### src/verilog/riscv_ex_pkg.sv
package riscv_ex_pkg;

  ////////////////////
  // Data width
  ////////////////////

  // Integer register width, RV32I
  parameter int XLEN = 32;

  // One machine word
  typedef logic [XLEN-1:0] word_t;

  ////////////////////
  // ALU operations
  ////////////////////

  // Select codes as the decoder emits them
  typedef enum logic [2:0] {
    ADD = 3'b000,
    SUB = 3'b001,
    AND = 3'b010,
    OR  = 3'b011,
    XOR = 3'b100,
    SLL = 3'b101,
    SRL = 3'b110,
    SRA = 3'b111
  } alu_op_e;

  // Compare instructions reuse alusel
  // Code 3'b011 means SLTU, any other code means SLT
  // Same low bits as the funct3 values of SLT and SLTU
  parameter alu_op_e SLTU_SEL = OR;

  ////////////////////
  // Branch conditions
  ////////////////////

  // Codes follow the branch funct3 field
  typedef enum logic [2:0] {
    BEQ  = 3'b000,
    BNE  = 3'b001,
    BLT  = 3'b100,
    BGE  = 3'b101,
    BLTU = 3'b110,
    BGEU = 3'b111
  } br_cond_e;

endpackage
### src/verilog/ex_stage_if.sv
`timescale 1ns/100ps

interface ex_stage_if #(
  parameter int PC_WIDTH = 12
);

  // Instruction held in the ID/EX register
  logic                     valid;
  riscv_ex_pkg::word_t      op_a;
  riscv_ex_pkg::word_t      op_b;
  riscv_ex_pkg::word_t      rs1_val;
  riscv_ex_pkg::word_t      imm;
  logic [PC_WIDTH-1:0]      pc;
  logic [PC_WIDTH-1:0]      link_adr;
  riscv_ex_pkg::alu_op_e    alusel;
  riscv_ex_pkg::br_cond_e   br_cond;

  // Decoder control flags
  logic                     lui;
  logic                     jal;
  logic                     jalr;
  logic                     compare;
  logic                     branch;
  logic                     unsigned_cmp;
  logic [4:0]               rd;

  // ID/EX register side
  modport latch (
    output valid, op_a, op_b, rs1_val, imm, pc, link_adr, alusel, br_cond,
           lui, jal, jalr, compare, branch, unsigned_cmp, rd
  );

  // ALU and branch unit
  modport exec (
    input op_a, op_b, rs1_val, imm, pc, link_adr, alusel, br_cond,
          lui, jal, jalr, compare, branch, unsigned_cmp
  );

  // EX/MEM register side
  modport wb (
    input valid, rd, jal
  );

endinterface
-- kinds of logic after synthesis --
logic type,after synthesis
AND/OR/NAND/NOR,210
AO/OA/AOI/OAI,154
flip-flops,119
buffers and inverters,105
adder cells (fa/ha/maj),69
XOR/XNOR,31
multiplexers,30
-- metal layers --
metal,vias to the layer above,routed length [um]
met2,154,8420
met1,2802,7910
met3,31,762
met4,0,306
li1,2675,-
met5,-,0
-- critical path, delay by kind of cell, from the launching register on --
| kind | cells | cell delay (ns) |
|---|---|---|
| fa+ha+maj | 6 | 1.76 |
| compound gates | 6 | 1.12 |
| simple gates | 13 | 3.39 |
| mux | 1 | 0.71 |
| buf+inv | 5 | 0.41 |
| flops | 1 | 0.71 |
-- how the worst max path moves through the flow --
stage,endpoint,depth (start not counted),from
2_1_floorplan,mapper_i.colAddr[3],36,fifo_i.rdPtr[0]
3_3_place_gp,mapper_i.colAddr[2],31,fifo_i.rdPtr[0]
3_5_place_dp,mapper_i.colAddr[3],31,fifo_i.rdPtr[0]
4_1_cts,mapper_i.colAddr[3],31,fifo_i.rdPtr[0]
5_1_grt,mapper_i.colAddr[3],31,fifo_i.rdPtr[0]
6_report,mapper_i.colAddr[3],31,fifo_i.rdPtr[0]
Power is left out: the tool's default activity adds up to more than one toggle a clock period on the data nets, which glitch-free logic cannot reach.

========================================

* What is being asked:
Please copy out every line of the preceding listing that carries "from".

* Response below:
-- critical path, delay by kind of cell, from the launching register on --
stage,endpoint,depth (start not counted),from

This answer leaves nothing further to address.